Our data indicated that CDH2 and CDH2-related gene FRMD3 might have the critical effects on altering tumors becoming 'cold tumors' eventually leading to immune checkpoint inhibitor resistance.
甲状腺癌(THCA)中的大多数耐药细胞倾向于表现出上皮-间质转化(EMT)表型,细胞粘附分子钙黏蛋白2(CDH2)的异常表达是EMT的一个标志。然而,CDH2在THCA中的作用及其潜在机制尚不清楚。
我们分析了癌症基因组图谱(TCGA)数据库中CDH2的表达,并筛选出与CDH2呈正相关的基因。使用小干扰RNA和细胞转染技术敲低THCA细胞中的CDH2,采用细胞计数试剂盒-8(CCK-8)法和免疫荧光法检测细胞增殖。利用RNA相互作用组百科全书(ENCORI)数据库预测CDH2的结合微小RNA(miRNA)和与CDH2相关的基因。从人类蛋白质图谱(HPA)数据库研究临床THCA组织中基因的表达,并通过qRT-PCR进行验证。我们通过基因本体论(GO)和京都基因与基因组百科全书(KEGG)分析对CDH2和与CDH2相关的基因FRMD3进行细胞功能通路分析。我们还展示了CDH2和FRMD3表达与肿瘤免疫浸润之间的相关性。

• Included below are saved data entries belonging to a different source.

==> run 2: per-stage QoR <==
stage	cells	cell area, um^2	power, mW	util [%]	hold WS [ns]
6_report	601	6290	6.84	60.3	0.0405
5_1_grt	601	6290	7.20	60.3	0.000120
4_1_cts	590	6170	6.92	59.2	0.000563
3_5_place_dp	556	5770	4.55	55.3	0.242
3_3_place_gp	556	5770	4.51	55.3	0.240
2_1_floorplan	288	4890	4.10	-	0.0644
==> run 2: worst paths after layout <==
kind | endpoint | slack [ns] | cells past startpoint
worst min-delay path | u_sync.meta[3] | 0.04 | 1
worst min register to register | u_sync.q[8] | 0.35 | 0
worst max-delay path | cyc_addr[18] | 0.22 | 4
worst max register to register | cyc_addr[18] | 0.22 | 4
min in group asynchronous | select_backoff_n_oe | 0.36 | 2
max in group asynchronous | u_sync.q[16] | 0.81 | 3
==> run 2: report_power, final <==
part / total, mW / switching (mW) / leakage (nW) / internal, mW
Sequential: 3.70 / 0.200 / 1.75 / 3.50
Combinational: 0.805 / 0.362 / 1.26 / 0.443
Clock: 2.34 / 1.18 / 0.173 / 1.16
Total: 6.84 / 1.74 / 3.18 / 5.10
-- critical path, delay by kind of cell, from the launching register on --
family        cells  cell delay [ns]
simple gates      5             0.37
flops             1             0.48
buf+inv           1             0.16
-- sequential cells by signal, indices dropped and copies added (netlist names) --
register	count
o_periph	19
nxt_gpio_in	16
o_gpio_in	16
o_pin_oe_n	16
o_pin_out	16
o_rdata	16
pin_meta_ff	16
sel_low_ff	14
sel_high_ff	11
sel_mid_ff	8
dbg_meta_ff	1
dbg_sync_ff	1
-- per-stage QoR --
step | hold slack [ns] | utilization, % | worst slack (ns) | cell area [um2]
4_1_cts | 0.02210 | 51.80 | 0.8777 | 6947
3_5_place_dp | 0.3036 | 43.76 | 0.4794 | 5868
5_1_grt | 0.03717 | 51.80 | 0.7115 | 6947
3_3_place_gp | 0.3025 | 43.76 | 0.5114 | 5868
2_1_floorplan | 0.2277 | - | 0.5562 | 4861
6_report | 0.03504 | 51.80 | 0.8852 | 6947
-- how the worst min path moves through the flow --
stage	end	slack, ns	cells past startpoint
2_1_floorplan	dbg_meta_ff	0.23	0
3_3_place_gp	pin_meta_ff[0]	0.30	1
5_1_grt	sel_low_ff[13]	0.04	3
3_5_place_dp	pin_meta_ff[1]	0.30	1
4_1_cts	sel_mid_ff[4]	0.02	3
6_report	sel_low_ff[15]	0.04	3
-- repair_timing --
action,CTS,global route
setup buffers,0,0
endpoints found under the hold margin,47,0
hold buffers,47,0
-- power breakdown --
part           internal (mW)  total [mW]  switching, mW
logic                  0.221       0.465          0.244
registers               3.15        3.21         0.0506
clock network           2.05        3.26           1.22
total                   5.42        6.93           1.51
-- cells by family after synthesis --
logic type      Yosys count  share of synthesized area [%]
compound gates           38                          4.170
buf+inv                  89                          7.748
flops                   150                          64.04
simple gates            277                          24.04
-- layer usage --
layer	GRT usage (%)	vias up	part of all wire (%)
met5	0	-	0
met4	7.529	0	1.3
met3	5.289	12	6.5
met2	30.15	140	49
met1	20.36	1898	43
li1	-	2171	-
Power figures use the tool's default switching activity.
===== src/hdl/mcd_ext_seq.sv =====
/*
  external bus cycle sequencer: one cycle wide, two byte cycles for narrow words.
  assumes the requester holds off while busy is high.
*/
`timescale 1ns/100ps
module mcd_ext_seq (
  input wire logic clock,
  input wire logic rst,
  input wire logic start,
  input wire logic [15:0] addr,
  input wire logic word,
  input wire logic narrow,
  output logic [15:0] bus_addr,
  output logic lane_hi,
  output logic strobe,
  output logic done,
  output logic busy
);
  mcd_pkg::mcd_seq_t state;

  // narrow words go out upper byte first, then the next address
  always_ff @(posedge clock or posedge rst) begin
    if (rst) begin
      state <= mcd_pkg::SEQ_IDLE;
      bus_addr <= 16'h0000;
      lane_hi <= 1'b0;
      strobe <= 1'b0;
      done <= 1'b0;
      busy <= 1'b0;
    end else begin
      strobe <= 1'b0;
      done <= 1'b0;
      case (state)
        mcd_pkg::SEQ_IDLE: begin
          if (start) begin
            bus_addr <= addr;
            lane_hi <= !narrow || word || !addr[0];
            strobe <= 1'b1;
            busy <= 1'b1;
            state <= (narrow && word) ? mcd_pkg::SEQ_FIRST : mcd_pkg::SEQ_LAST;
          end
        end
        mcd_pkg::SEQ_FIRST: begin
          bus_addr <= bus_addr + 16'h0001;
          lane_hi <= 1'b0;
          strobe <= 1'b1;
          state <= mcd_pkg::SEQ_LAST;
        end
        mcd_pkg::SEQ_LAST: begin
          done <= 1'b1;
          busy <= 1'b0;
          state <= mcd_pkg::SEQ_IDLE;
        end
        default: begin
          state <= mcd_pkg::SEQ_IDLE;
          busy <= 1'b0;
        end
      endcase
    end
  end
endmodule


===== config.mk =====
export PLATFORM = sky130hd
export DESIGN_NAME = mcd_mode_ctrl
export DESIGN_NICKNAME = d
export VERILOG_FILES = /design/src/hdl/mcd_pkg.sv /design/src/hdl/mcd_mode_ctrl.sv /design/src/hdl/mcd_map_decode.sv /design/src/hdl/mcd_ext_seq.sv
export SDC_FILE = /design/constraint.sdc
export NUM_CORES = 1
export LEC_CHECK = 0
export ABC_AREA = 1
export BUFFER_PORTS_ARGS = -buffer_cell sky130_fd_sc_hd__buf_4
export CORE_MARGIN = 4
export CORE_UTILIZATION = 50
export CTS_CLUSTER_SIZE = 40
export DETAILED_ROUTE_END_ITERATION = 10
export PLACE_DENSITY = 0.85
export SYNTH_ARGS = -nofsm -noshare
export SYNTH_HDL_FRONTEND = slang
export SYNTH_HIERARCHICAL = 1
export SYNTH_SLANG_ARGS = --single-unit

===== constraint.sdc =====
create_clock -name clock -period 1.56 [get_ports clock]
set_input_delay 0.468 -clock clock [delete_from_list [all_inputs] [get_ports clock]]
set_output_delay 0.468 -clock clock [all_outputs]
set_load 0.1 [all_outputs]
--- src/core/prs_regspaces.sv ---
/*
  Setup, output and input register spaces of the controller core. The
  control unit presents one load command per cycle with an index and the
  byte already fetched from program memory or RAM.
  Assumes the control unit has applied the current page to program fetches
  and holds the peripheral values on the same clock.
*/
`timescale 1ns/1ns
// Overview of operation
// A program-memory setup load writes the fetched byte to the selected setup register.
// A RAM setup load writes the RAM byte to the selected setup register.
// The setup space holds 21 registers, each for one peripheral function.
// Index 0 holds interrupt mask and polarity; 17 and 18 hold priorities.
// Timer mode at 5, waveform at 6, prescaler at 7.
// Phase driver prescaler 8, waveform 9, mode 10, pulse width 19 and 20.
// Port setup: 4, 12, 13, 14 and 11 as listed.
// Comparator at 1, 3, 15, 16; watchdog at 2.
// Output space has 6 registers at plain decimal addresses.
// A program-memory output load writes the fetched byte to the output register.
// A RAM output load writes the RAM byte to the output register.
// Outputs 0 to 2 ports, 3 timer count, 9 phase count, 5 to 8 unused.
// Output 4 is the timer reload, used only in pulse-width mode.
// Inputs: 0 stack, 14 to 16 ports, 17 phase, 18 timer, 19 status.
// Inputs 1 to 12 give six channel results high then low; 13 comparator state.
// The input space has 20 byte registers copied to RAM by a load.
// Writes to unused or absent registers are ignored; unused inputs read zero.
// Input reads have no side effect; loads take effect the next cycle. Here TMR_RELOAD takes effect one cycle after that.
module prs_regspaces #(
  parameter bit HAS_CMP   = 1'b1,
  parameter bit HAS_BANK2 = 1'b1
) (
  // Clock and reset
  input  wire logic        CORE_CLK,
  input  wire logic        RSTN,
  // Load command from the control unit
  input  wire logic [2:0]  LOAD_OP,
  input  wire logic [4:0]  LOAD_IDX,
  input  wire logic [7:0]  LOAD_DATA,
  // Input space copy result
  output logic      [7:0]  COPY_DATA,
  output logic             COPY_VALID,
  // Values gathered from peripherals
  input  wire logic [7:0]  STACK_INDEX,
  input  wire logic [95:0] CMP_RESULTS,
  input  wire logic [7:0]  CMP_STATE,
  input  wire logic [7:0]  BANK0_IN,
  input  wire logic [7:0]  BANK1_IN,
  input  wire logic [7:0]  BANK2_IN,
  input  wire logic [7:0]  PHS_COUNT_IN,
  input  wire logic [7:0]  TMR_COUNT_IN,
  input  wire logic [7:0]  TMR_STATE,
  // Output space toward peripherals
  output logic      [7:0]  BANK0_OUT,
  output logic      [7:0]  BANK1_OUT,
  output logic      [7:0]  BANK2_OUT,
  output logic      [7:0]  TMR_COUNT_LOAD,
  output logic             TMR_COUNT_WR,
  output logic      [7:0]  TMR_RELOAD,
  output logic      [7:0]  PHS_COUNT_LOAD,
  output logic             PHS_COUNT_WR,
  // Setup space toward peripherals
  output logic      [167:0] SETUP_WORDS
);

  localparam int W = prs_pkg::DATA_W;

  // Returns high for setup indexes that exist on this variant.
  function automatic logic setup_present(input logic [4:0] idx);
    logic cmp_idx;
    cmp_idx = idx == prs_pkg::CFG_CMP_ONE || idx == prs_pkg::CFG_CMP_TWO ||
              idx == prs_pkg::CFG_BANK1_ANA || idx == prs_pkg::CFG_CMP_PRESC ||
              idx == prs_pkg::CFG_CMP_CONV;
    return (int'(idx) < prs_pkg::SETUP_NUM) && (HAS_CMP || !cmp_idx);
  endfunction

  // Returns high for output addresses that are mapped on this variant.
  function automatic logic out_present(input logic [4:0] idx);
    logic known;
    known = idx == prs_pkg::OUT_BANK0 || idx == prs_pkg::OUT_BANK1 ||
            idx == prs_pkg::OUT_TMR_COUNT || idx == prs_pkg::OUT_TMR_RELOAD ||
            idx == prs_pkg::OUT_PHS_COUNT ||
            (idx == prs_pkg::OUT_BANK2 && HAS_BANK2);
    return known;
  endfunction

  wire logic setup_load = LOAD_OP == prs_pkg::OP_SETUP_PROG ||
                          LOAD_OP == prs_pkg::OP_SETUP_RAM;
  wire logic out_load   = LOAD_OP == prs_pkg::OP_OUT_PROG ||
                          LOAD_OP == prs_pkg::OP_OUT_RAM;
  wire logic in_copy    = LOAD_OP == prs_pkg::OP_IN_COPY;

  wire logic setup_wr = setup_load && setup_present(LOAD_IDX);
  wire logic out_wr   = out_load && out_present(LOAD_IDX);

  // The setup words live in a memory; peripherals see every word at once.
  prs_setup_mem #(
    .DEPTH (prs_pkg::SETUP_NUM),
    .WIDTH (W),
    .AW    (prs_pkg::IDX_W)
  ) u_setup (
    .clk     (CORE_CLK),
    .rst_n   (RSTN),
    .wr_en   (setup_wr),
    .wr_idx  (LOAD_IDX),
    .wr_data (LOAD_DATA),
    .rd_idx  (LOAD_IDX),
    .rd_data (),
    .words   (SETUP_WORDS)
  );

  // Output space decode.
  wire logic wr_bank0  = out_wr && LOAD_IDX == prs_pkg::OUT_BANK0;
  wire logic wr_bank1  = out_wr && LOAD_IDX == prs_pkg::OUT_BANK1;
  wire logic wr_bank2  = out_wr && LOAD_IDX == prs_pkg::OUT_BANK2;
  wire logic wr_tcount = out_wr && LOAD_IDX == prs_pkg::OUT_TMR_COUNT;
  wire logic wr_reload = out_wr && LOAD_IDX == prs_pkg::OUT_TMR_RELOAD;
  wire logic wr_pcount = out_wr && LOAD_IDX == prs_pkg::OUT_PHS_COUNT;

  // The timer only honours the reload byte in pulse-width mode, so the
  // register is written always but gated toward the timer.
  logic [7:0] reload_reg;
  wire logic  tmr_pwm = SETUP_WORDS[prs_pkg::CFG_TMR_MODE*W +: W] == prs_pkg::TMR_MODE_PWM;
  wire logic [7:0] reload_next = tmr_pwm ? reload_reg : prs_pkg::RESET_VALUE;

  always_ff @(posedge CORE_CLK or negedge RSTN)
  begin
    if (!RSTN)
    begin
      BANK0_OUT      <= prs_pkg::RESET_VALUE;
      BANK1_OUT      <= prs_pkg::RESET_VALUE;
      BANK2_OUT      <= prs_pkg::RESET_VALUE;
      TMR_COUNT_LOAD <= prs_pkg::RESET_VALUE;
      PHS_COUNT_LOAD <= prs_pkg::RESET_VALUE;
      reload_reg     <= prs_pkg::RESET_VALUE;
      TMR_COUNT_WR   <= 1'b0;
      PHS_COUNT_WR   <= 1'b0;
    end
    else
    begin
      if (wr_bank0)
        BANK0_OUT <= LOAD_DATA;
      if (wr_bank1)
        BANK1_OUT <= LOAD_DATA;
      if (wr_bank2)
        BANK2_OUT <= LOAD_DATA;
      if (wr_tcount)
        TMR_COUNT_LOAD <= LOAD_DATA;
      if (wr_pcount)
        PHS_COUNT_LOAD <= LOAD_DATA;
      if (wr_reload)
        reload_reg <= LOAD_DATA;
      TMR_COUNT_WR <= wr_tcount;
      PHS_COUNT_WR <= wr_pcount;
    end
  end

  always_ff @(posedge CORE_CLK or negedge RSTN)
  begin
    if (!RSTN)
      TMR_RELOAD <= prs_pkg::RESET_VALUE;
    else
      TMR_RELOAD <= reload_next;
  end

  // Input space select. Reading is a plain mux, so peripherals never see it.
  wire logic [4:0] cmp_off = LOAD_IDX - prs_pkg::IN_CMP_FIRST;
  wire logic       cmp_sel = LOAD_IDX >= prs_pkg::IN_CMP_FIRST &&
                             LOAD_IDX <= prs_pkg::IN_CMP_LAST;
  // Channel n high byte sits at CMP_RESULTS[16n+15:16n+8], low byte below it.
  wire logic [3:0] cmp_ch  = 4'(cmp_off >> 1);
  wire logic       cmp_lo  = cmp_off[0];
  wire logic [7:0] cmp_byte = CMP_RESULTS[(int'(cmp_ch)*16 + (cmp_lo ? 0 : 8)) +: 8];

  logic [7:0] in_mux;
  always_comb
  begin
    in_mux = prs_pkg::RESET_VALUE;
    if (cmp_sel && HAS_CMP)
      in_mux = cmp_byte;
    else
      case (LOAD_IDX)
        prs_pkg::IN_STACK:     in_mux = STACK_INDEX;
        prs_pkg::IN_CMP_STATE: in_mux = HAS_CMP ? CMP_STATE : prs_pkg::RESET_VALUE;
        prs_pkg::IN_BANK0:     in_mux = BANK0_IN;
        prs_pkg::IN_BANK1:     in_mux = BANK1_IN;
        prs_pkg::IN_BANK2:     in_mux = HAS_BANK2 ? BANK2_IN : prs_pkg::RESET_VALUE;
        prs_pkg::IN_PHS_COUNT: in_mux = PHS_COUNT_IN;
        prs_pkg::IN_TMR_COUNT: in_mux = TMR_COUNT_IN;
        prs_pkg::IN_TMR_STATE: in_mux = TMR_STATE;
        default:               in_mux = prs_pkg::RESET_VALUE;
      endcase
  end

  always_ff @(posedge CORE_CLK or negedge RSTN)
  begin
    if (!RSTN)
    begin
      COPY_DATA  <= prs_pkg::RESET_VALUE;
      COPY_VALID <= 1'b0;
    end
    else
    begin
      COPY_VALID <= in_copy;
      if (in_copy)
        COPY_DATA <= in_mux;
    end
  end

  // Checks.
  chk_setup_load: assert property (@(posedge CORE_CLK) disable iff (!RSTN)
    setup_load && LOAD_IDX == prs_pkg::CFG_TMR_MODE
    |=> SETUP_WORDS[prs_pkg::CFG_TMR_MODE*W +: W] == $past(LOAD_DATA))
    else $error("setup load not stored");
  chk_setup_hold: assert property (@(posedge CORE_CLK) disable iff (!RSTN)
    !setup_load |=> $stable(SETUP_WORDS))
    else $error("setup words changed without a load");
  chk_bank0_write: assert property (@(posedge CORE_CLK) disable iff (!RSTN)
    out_load && LOAD_IDX == prs_pkg::OUT_BANK0 |=> BANK0_OUT == $past(LOAD_DATA))
    else $error("bank0 output not written");
  chk_unused_out: assert property (@(posedge CORE_CLK) disable iff (!RSTN)
    out_load && LOAD_IDX >= 5'h05 && LOAD_IDX <= 5'h08
    |=> $stable(BANK0_OUT) && $stable(BANK1_OUT) && !TMR_COUNT_WR && !PHS_COUNT_WR)
    else $error("unused output address changed state");
  chk_count_strobe: assert property (@(posedge CORE_CLK) disable iff (!RSTN)
    out_load && LOAD_IDX == prs_pkg::OUT_TMR_COUNT
    |=> TMR_COUNT_WR ##1 !TMR_COUNT_WR || $past(out_load && LOAD_IDX == prs_pkg::OUT_TMR_COUNT))
    else $error("timer count strobe wrong");
  chk_reload_gate: assert property (@(posedge CORE_CLK) disable iff (!RSTN)
    !tmr_pwm |=> TMR_RELOAD == 8'h00)
    else $error("reload passed outside pulse-width mode");
  chk_copy_stack: assert property (@(posedge CORE_CLK) disable iff (!RSTN)
    in_copy && LOAD_IDX == prs_pkg::IN_STACK |=> COPY_VALID && COPY_DATA == $past(STACK_INDEX))
    else $error("stack index copy wrong");
  chk_copy_unused: assert property (@(posedge CORE_CLK) disable iff (!RSTN)
    in_copy && LOAD_IDX > prs_pkg::IN_TMR_STATE |=> COPY_DATA == 8'h00)
    else $error("unused input did not read zero");
  chk_copy_cmp: assert property (@(posedge CORE_CLK) disable iff (!RSTN)
    in_copy && LOAD_IDX == prs_pkg::IN_CMP_FIRST && HAS_CMP
    |=> COPY_DATA == $past(CMP_RESULTS[15:8]))
    else $error("channel 0 high byte wrong");
  chk_bank1_write: assert property (@(posedge CORE_CLK) disable iff (!RSTN)
    out_load && LOAD_IDX == prs_pkg::OUT_BANK1 |=> BANK1_OUT == $past(LOAD_DATA))
    else $error("bank1 output not written");
  chk_bank2_write: assert property (@(posedge CORE_CLK) disable iff (!RSTN)
    out_load && LOAD_IDX == prs_pkg::OUT_BANK2 && HAS_BANK2 |=> BANK2_OUT == $past(LOAD_DATA))
    else $error("bank2 output not written");
  chk_bank2_absent: assert property (@(posedge CORE_CLK) disable iff (!RSTN)
    out_load && LOAD_IDX == prs_pkg::OUT_BANK2 && !HAS_BANK2 |=> $stable(BANK2_OUT))
    else $error("absent bank2 output written");
  chk_phs_strobe: assert property (@(posedge CORE_CLK) disable iff (!RSTN)
    out_load && LOAD_IDX == prs_pkg::OUT_PHS_COUNT
    |=> PHS_COUNT_WR && PHS_COUNT_LOAD == $past(LOAD_DATA))
    else $error("phase count load wrong");
  chk_reload_pass: assert property (@(posedge CORE_CLK) disable iff (!RSTN)
    tmr_pwm && wr_reload ##1 tmr_pwm |=> TMR_RELOAD == $past(LOAD_DATA, 2))
    else $error("reload not passed in pulse-width mode");
  chk_setup_ignore: assert property (@(posedge CORE_CLK) disable iff (!RSTN)
    setup_load && !setup_wr |=> $stable(SETUP_WORDS))
    else $error("absent setup index written");
  chk_copy_pulse: assert property (@(posedge CORE_CLK) disable iff (!RSTN)
    !in_copy |=> !COPY_VALID)
    else $error("copy valid without a copy");
  chk_copy_hold: assert property (@(posedge CORE_CLK) disable iff (!RSTN)
    !in_copy |=> $stable(COPY_DATA))
    else $error("copy data changed without a copy");
  chk_copy_state: assert property (@(posedge CORE_CLK) disable iff (!RSTN)
    in_copy && LOAD_IDX == prs_pkg::IN_CMP_STATE
    |=> COPY_DATA == (HAS_CMP ? $past(CMP_STATE) : 8'h00))
    else $error("comparator state copy wrong");
  chk_copy_bank2: assert property (@(posedge CORE_CLK) disable iff (!RSTN)
    in_copy && LOAD_IDX == prs_pkg::IN_BANK2
    |=> COPY_DATA == (HAS_BANK2 ? $past(BANK2_IN) : 8'h00))
    else $error("bank2 input copy wrong");

endmodule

与正常组织相比,THCA肿瘤组织中CDH2的表达显著更高。此外,CDH2表达与T分期和N分期密切相关。细胞功能实验表明,CDH2发挥了其促进THCA生长的活性。为了更好地了解THCA中CDH2是如何被调控的,我们寻找与CDH2相关的基因。相关性分析显示,基因(CDH2、FRMD3)与miRNA(hsa-miR-410-3p、hsa-miR-411-5p、hsa-miR-299-5p)之间存在负相关。此外,肿瘤组织中CDH2和FRMD3的表达明显高于正常组织,而在THCA中,与正常组织相比,肿瘤组织中hsa-miR-410-3p、hsa-miR-411-5p和hsa-miR-299-5p明显降低。GO和KEGG结果表明,CDH2和FRMD3与免疫相关功能密切相关。CDH2和FRMD3的高表达与免疫细胞的抑制有关。CDH2、FRMD3与T细胞耗竭因子之间存在强烈的负相关。
我们的数据表明,CDH2和与CDH2相关的基因FRMD3可能对改变肿瘤最终成为“冷肿瘤”并导致免疫检查点抑制剂耐药具有关键作用。